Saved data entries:
↓↓↓

== juniper ==
==> flow/design.v (excerpt) <==
module k580vm80a
(
   input         pin_clk,        
   input         pin_f1,         
   input         pin_f2,         
   input         pin_reset,      
   output [15:0] pin_a,          
   output  [7:0] pin_dout,       
   input   [7:0] pin_din,        
   output        pin_aena,       
   output        pin_dena,       
   input         pin_hold,      
   output        pin_hlda,      
   input         pin_ready,     
   output        pin_wait,      
   input         pin_int,       
   output        pin_inte,      
   output        pin_sync,      
   output        pin_dbin,      
   output        pin_wr_n
);
make LEC_CHECK=0 ABC_AREA=1 CAP_MARGIN=20 CORE_MARGIN=2 CORE_UTILIZATION=72 CTS_CLUSTER_DIAMETER=360 CTS_CLUSTER_SIZE=14 PLACE_DENSITY_LB_ADDON=0.08 SLEW_MARGIN=20 finish   # period 3.9 ns
run.sh (not shown) runs the stock make flow with config.mk's settings and CLKGATE_MAP_FILE=.
juniper did not run to completion, as it errored out during global routing (5_1_grt).
The inputs of onyx differ from those of juniper as listed below.
--- a/flow/config.mk
+++ b/flow/config.mk
@@ -7,9 +7,5 @@
 export LEC_CHECK = 0
-export ABC_AREA = 1
 export CAP_MARGIN = 20
 export CORE_MARGIN = 2
-export CORE_UTILIZATION = 72
-export CTS_CLUSTER_DIAMETER = 360
-export CTS_CLUSTER_SIZE = 14
-export PLACE_DENSITY_LB_ADDON = 0.08
+export CORE_UTILIZATION = 40
 export SLEW_MARGIN = 20
==> flow/constraint.sdc <==
create_clock -name core_clock -period 8.58 [get_ports {pin_clk}]
set_input_delay 1.7160 -clock core_clock [delete_from_list [all_inputs] [get_ports {pin_clk}]]
set_output_delay 1.7160 -clock core_clock [all_outputs]
set_load 0.01 [all_outputs]
Results
Summary of juniper and onyx: one run falls short of a clean finish, namely juniper.
In the summary table, juniper is marked failed, with error ODB-0269 raised in global routing (5_1_grt).
The count of cell types in the netlist in juniper is 0.69 times that in onyx.
onyx vs juniper — horizontal die dimension climbed by more than a quarter
Yosys-reported design area after synthesis grows by a little under 10% when moving from juniper to onyx.
Against juniper, routability congestion estimate from global placement in onyx fell by a few percent.
Starting density of the core in onyx vs juniper: down 33 points
Changes observed in onyx relative to juniper: setup slack after placement rose by 3.13 ns, placed cell count now sits higher.
Of juniper and onyx, the run reporting the higher share of synthesized cell area in full adder, half adder and majority cells was juniper.
Note that the floorplan die height recorded for juniper amounts to 0.73 times the value seen in onyx.
The inputs of ember differ from those of onyx as listed below.
--- a/flow/config.mk
+++ b/flow/config.mk
@@ -10,2 +10,3 @@
 export CORE_UTILIZATION = 40
+export SETUP_SLACK_MARGIN = 1.08
 export SLEW_MARGIN = 20
==> flow/constraint.sdc <==
create_clock -name core_clock -period 6.48 [get_ports {pin_clk}]
set_input_delay 1.2960 -clock core_clock [delete_from_list [all_inputs] [get_ports {pin_clk}]]
set_output_delay 1.2960 -clock core_clock [all_outputs]
set_load 0.01 [all_outputs]
--- outcome ---
For average wire per cell in the routed design, onyx and ember come out practically identical.
ember vs onyx on power after layout: ember is the higher one.
Area growth from synthesis to layout in ember is 1.9 points above onyx.
onyx has lower count of instances resized after the clock tree is built than ember.
Summary of ember over onyx: sequential power share ~0 delta; met2 track utilization from global routing +1.5 points; net count of the finished layout +about 1.7%.
Cell area | ember vs onyx | ember larger
Clock buffer instance count of the final layout: ember lower than onyx
Input changes introduced in raven (baseline for comparison: ember):
--- a/flow/config.mk
+++ b/flow/config.mk
@@ -10,3 +10,4 @@
 export CORE_UTILIZATION = 40
-export SETUP_SLACK_MARGIN = 1.08
+export CTS_CLUSTER_SIZE = 56
 export SLEW_MARGIN = 20
+export TNS_END_PERCENT = 60
==> flow/constraint.sdc <==
create_clock -name core_clock -period 3.88 [get_ports {pin_clk}]
set_input_delay 0.7760 -clock core_clock [delete_from_list [all_inputs] [get_ports {pin_clk}]]
set_output_delay 0.7760 -clock core_clock [all_outputs]
set_load 0.01 [all_outputs]
Notes after the runs:
Status | raven and ember | clean except raven
raven: all stages done; final checks FAILED (setup timing).
Of raven and ember, raven shows the higher worst slack on hold paths, with ember below it.
Compared with ember, raven instantiates a larger number of standard cells.
Side by side, post-layout instance area turned out higher in raven than in ember.
Relative to ember, raven degrades overall power.
On data arrival time of the critical path: raven sits below ember.

---

Setup of run A:
Starting RTL as in the previous note.
==> flow/design.v (excerpt) <==
module k580vm80a
(
   input         pin_clk,        
   input         pin_f1,         
   input         pin_f2,         
   input         pin_reset,      
   output [15:0] pin_a,          
   output  [7:0] pin_dout,       
   input   [7:0] pin_din,        
   output        pin_aena,       
   output        pin_dena,       
   input         pin_hold,      
   output        pin_hlda,      
   input         pin_ready,     
   output        pin_wait,      
   input         pin_int,       
   output        pin_inte,      
   output        pin_sync,      
   output        pin_dbin,      
   output        pin_wr_n
);
wire  [7:0]    d;
reg   [7:0]    db, di;
reg   [15:0]   a;
wire           clk, f1, f2;
reg            abufena, db_ena, db_stb, dbin_pin, dbinf2;
reg            reset;
wire           ready;
wire           dbin_ext;
reg            t851, t404, t382, t383, t712, t735, t773;
reg            hold, hlda_pin;
wire           hlda, h889;
reg            wr_n, t1124, t1011, sync;
wire           ready_int;
reg   [15:0]   r16_pc, r16_hl, r16_de, r16_bc, r16_sp, r16_wz, mxo;
wire  [15:0]   mxi;
wire           mxr0, mxr1, mxr2, mxr3, mxr4, mxr5;
  ...
==> flow/config.mk <==
export PLATFORM = sky130hd
export DESIGN_NAME = k580vm80a
export DESIGN_NICKNAME = k580vm80a
export VERILOG_FILES = /design/flow/design.v
export SDC_FILE = /design/flow/constraint.sdc
export NUM_CORES = 4
export LEC_CHECK = 0
export ABC_AREA = 1
export CAP_MARGIN = 20
export CORE_MARGIN = 2
export CORE_UTILIZATION = 66
export CTS_CLUSTER_SIZE = 71
export SLEW_MARGIN = 20
export TNS_END_PERCENT = 75
==> flow/constraint.sdc <==
create_clock -name core_clock -period 3.6 [get_ports {pin_clk}]
set_input_delay 0.7200 -clock core_clock [delete_from_list [all_inputs] [get_ports {pin_clk}]]
set_output_delay 0.7200 -clock core_clock [all_outputs]
set_load 0.01 [all_outputs]
In run A the implementation completed, yet the final layout does not meet the checks, the culprit being setup timing.
Relative to run A, the following input files were edited for run B:
- clearing TNS_END_PERCENT, which used to be 75
- clearing CTS_CLUSTER_SIZE, which used to be 71
Results
Relative to run A, the setup slack of run B is lower by 120 ps. The flow completed for run B, but it is not clean: the layout still shows setup timing. Compared with run A, run B shows final area that has gone up slightly. The final reports for run B and run A show utilization after layout higher in the former. Relative to run A, the vias per cell measured on run B has increased by a few percent.
The inputs of run C differ from those of run B as listed below.
- a deleted ABC_AREA that had been 1
- a change of CORE_UTILIZATION from 66 to 57
- a change of the clock period (ns, I/O delays scaled along) from 3.6 to 6.29
## What came out
Per the final summary, run C finished and its layout is clean on timing, DRC and antenna.
Of the two values seen for highest routing layer actually used, met4 was produced by run C and met5 by run B.
Delta (run C minus run B): total length of routed wires has decreased, total power has decreased, via count has decreased.
Changes in run D relative to run C:
- swapping 57 for 64 in CORE_UTILIZATION
- swapping 6.29 for 4.13 in the clock period (ns, I/O delays scaled along)
- Complete run, failing final checks: run D, reason setup timing.
- Routed wire length for run D: 5.6 mm up relative to run C
- Max layout overhead on the synthesized area across run C and run D: run D
- Re total placed instance area: run C and run D aren't equal, and the lower value belongs to run C.
- Of the two values seen for cell with the biggest individual delay on the critical path, sky130_fd_sc_hd__a311oi_4 was produced by run D and sky130_fd_sc_hd__edfxtp_1 by run C.
diff inputs: run D => run E
- setting CTS_CLUSTER_DIAMETER to 212 for the first time
- changing CORE_UTILIZATION from 64 to 71
- changing the clock period (ns, I/O delays scaled along) from 4.13 to 5.41
### Flow results
- When run E is measured against run D, its placement-stage worst setup slack turns out 630 ps higher.
- Run E finished every stage and its layout cleared the timing, DRC and antenna checks.
- Per the comparison of run E with run D, non-filler instance count after layout shrank by about 8%; routed wire length has decreased; via count -342; number of antenna violations at the first check in global routing now smaller.
- Setup slack in run E is larger than in run D.

---

k580vm80a again, from the RTL that the note above started with.
Settings: LEC_CHECK=0, CAP_MARGIN=20, CORE_MARGIN=2, CORE_UTILIZATION=72, CTS_CLUSTER_DIAMETER=394, CTS_CLUSTER_SIZE=99, PLACE_DENSITY=0.39, SETUP_SLACK_MARGIN=-0.3, SLEW_MARGIN=20, TNS_END_PERCENT=10; clock period 2.98 ns.
The starting point died in 5_1_grt on ODB-0269.
Next try:
- CORE_UTILIZATION: 72 -> 17
- CTS_CLUSTER_DIAMETER: 394 -> default
- CTS_CLUSTER_SIZE: 99 -> default
- PLACE_DENSITY: 0.39 -> default
- SETUP_SLACK_MARGIN: -0.3 -> default
- TNS_END_PERCENT: 10 -> default
- clock period: 2.98 -> 6.48 ns (I/O delays scaled with it)
This time the run completed without violations.
Die area climbs to 4.1 times its value.
Synthesized area is unchanged.
Synthesized cell count is unchanged.

---

k580vm80a again, from the RTL that the note above started with.
Design k580vm80a, start of the top module:
module k580vm80a
(
   input         pin_clk,        
   input         pin_f1,         
   input         pin_f2,         
   input         pin_reset,      
   output [15:0] pin_a,          
   output  [7:0] pin_dout,       
   input   [7:0] pin_din,        
   output        pin_aena,       
   output        pin_dena,       
   input         pin_hold,      
   output        pin_hlda,      
   input         pin_ready,     
   output        pin_wait,      
   input         pin_int,       
   output        pin_inte,      
   output        pin_sync,      
   output        pin_dbin,      
   output        pin_wr_n
);
make LEC_CHECK=0 CAP_MARGIN=20 CELL_PAD_IN_SITES_DETAIL_PLACEMENT=0 CELL_PAD_IN_SITES_GLOBAL_PLACEMENT=3 CORE_MARGIN=2 CORE_UTILIZATION=25 CTS_CLUSTER_DIAMETER=40 GPL_ROUTABILITY_DRIVEN=1 GPL_TIMING_DRIVEN=1 MAX_ROUTING_LAYER=met5 PLACE_DENSITY_LB_ADDON=0.21 SLEW_MARGIN=10 TNS_END_PERCENT=15 finish   # period 5.18 ns
Change:
CTS_CLUSTER_DIAMETER = unset   (was 40)
SLEW_MARGIN = 30   (was 10)
TNS_END_PERCENT = unset   (was 15)
clock period = 4.91 ns   (was 5.18 ns; I/O delays follow)
The new run passed the timing, DRC and antenna checks.
Hold slack barely changes.
Critical path depth is higher by 2.
Power is lower by 5.5%.
Final cell count is lower by 1.1%.
Final area is lower by 2.2%.
Utilization is lower by 0.69 points.
Routed wire length stays flat.
Change:
CELL_PAD_IN_SITES_DETAIL_PLACEMENT = unset   (was 0)
CELL_PAD_IN_SITES_GLOBAL_PLACEMENT = unset   (was 3)
CORE_UTILIZATION = 68   (was 25)
CTS_CLUSTER_SIZE = 29   (was unset)
GPL_ROUTABILITY_DRIVEN = unset   (was 1)
GPL_TIMING_DRIVEN = unset   (was 1)
MAX_ROUTING_LAYER = unset   (was met5)
PLACE_DENSITY_LB_ADDON = unset   (was 0.21)
SLEW_MARGIN = 20   (was 30)
clock period = 3.73 ns   (was 4.91 ns; I/O delays follow)
Outcome:
- The new run completed, yet does not pass: negative setup slack
- setup slack got worse by 1000 ps
- clock skew decreases by 9.0 ps
- count of clock-buffer cells in the layout decreases by 4
- power increases by about 30%
- wire length increases by 4.6%
- cell area increases by 6.7%
- first-iteration DRC count increases to 3.9 times its value
- global-route usage increases by 32 points
Change:
ABC_AREA = 1   (was unset)
CORE_UTILIZATION = 66   (was 68)
SETUP_SLACK_MARGIN = 0.76   (was unset)
clock period = 3.78 ns   (was 3.73 ns; I/O delays follow)
The new run finished but fails on negative setup slack.
Area after synthesis shrinks by a few percent.
Utilization shrinks by 3.4 points.
Combinational power drops by about a fifth.
Power shrinks by a few percent.
Critical path depth does not change.
Setup slack is better by 120 ps.
Design area drops by a little under a tenth.
Clock-buffer cell count fell by 6.
Flip-flop count is unchanged.
First-iteration DRC count goes down by about a fifth.
Change:
CTS_CLUSTER_SIZE = 71   (was 29)
SETUP_SLACK_MARGIN = unset   (was 0.76)
clock period = 3.75 ns   (was 3.78 ns; I/O delays follow)
What happened: The new run finished but fails on negative setup slack; synthesized cell count stays the same; global-route usage goes down by 8.6 points; die size is unchanged.
Power is estimated from default activity; no workload was simulated.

↑↑↑

Of all the entries above, repeat only the lines from the line that has "clock period = 3.73" to the line that has "clock period = 3.75", both lines included, exactly.

clock period = 3.73 ns   (was 4.91 ns; I/O delays follow)
Outcome:
- The new run completed, yet does not pass: negative setup slack
- setup slack got worse by 1000 ps
- clock skew decreases by 9.0 ps
- count of clock-buffer cells in the layout decreases by 4
- power increases by about 30%
- wire length increases by 4.6%
- cell area increases by 6.7%
- first-iteration DRC count increases to 3.9 times its value
- global-route usage increases by 32 points
Change:
ABC_AREA = 1   (was unset)
CORE_UTILIZATION = 66   (was 68)
SETUP_SLACK_MARGIN = 0.76   (was unset)
clock period = 3.78 ns   (was 3.73 ns; I/O delays follow)
The new run finished but fails on negative setup slack.
Area after synthesis shrinks by a few percent.
Utilization shrinks by 3.4 points.
Combinational power drops by about a fifth.
Power shrinks by a few percent.
Critical path depth does not change.
Setup slack is better by 120 ps.
Design area drops by a little under a tenth.
Clock-buffer cell count fell by 6.
Flip-flop count is unchanged.
First-iteration DRC count goes down by about a fifth.
Change:
CTS_CLUSTER_SIZE = 71   (was 29)
SETUP_SLACK_MARGIN = unset   (was 0.76)
clock period = 3.75 ns   (was 3.78 ns; I/O delays follow)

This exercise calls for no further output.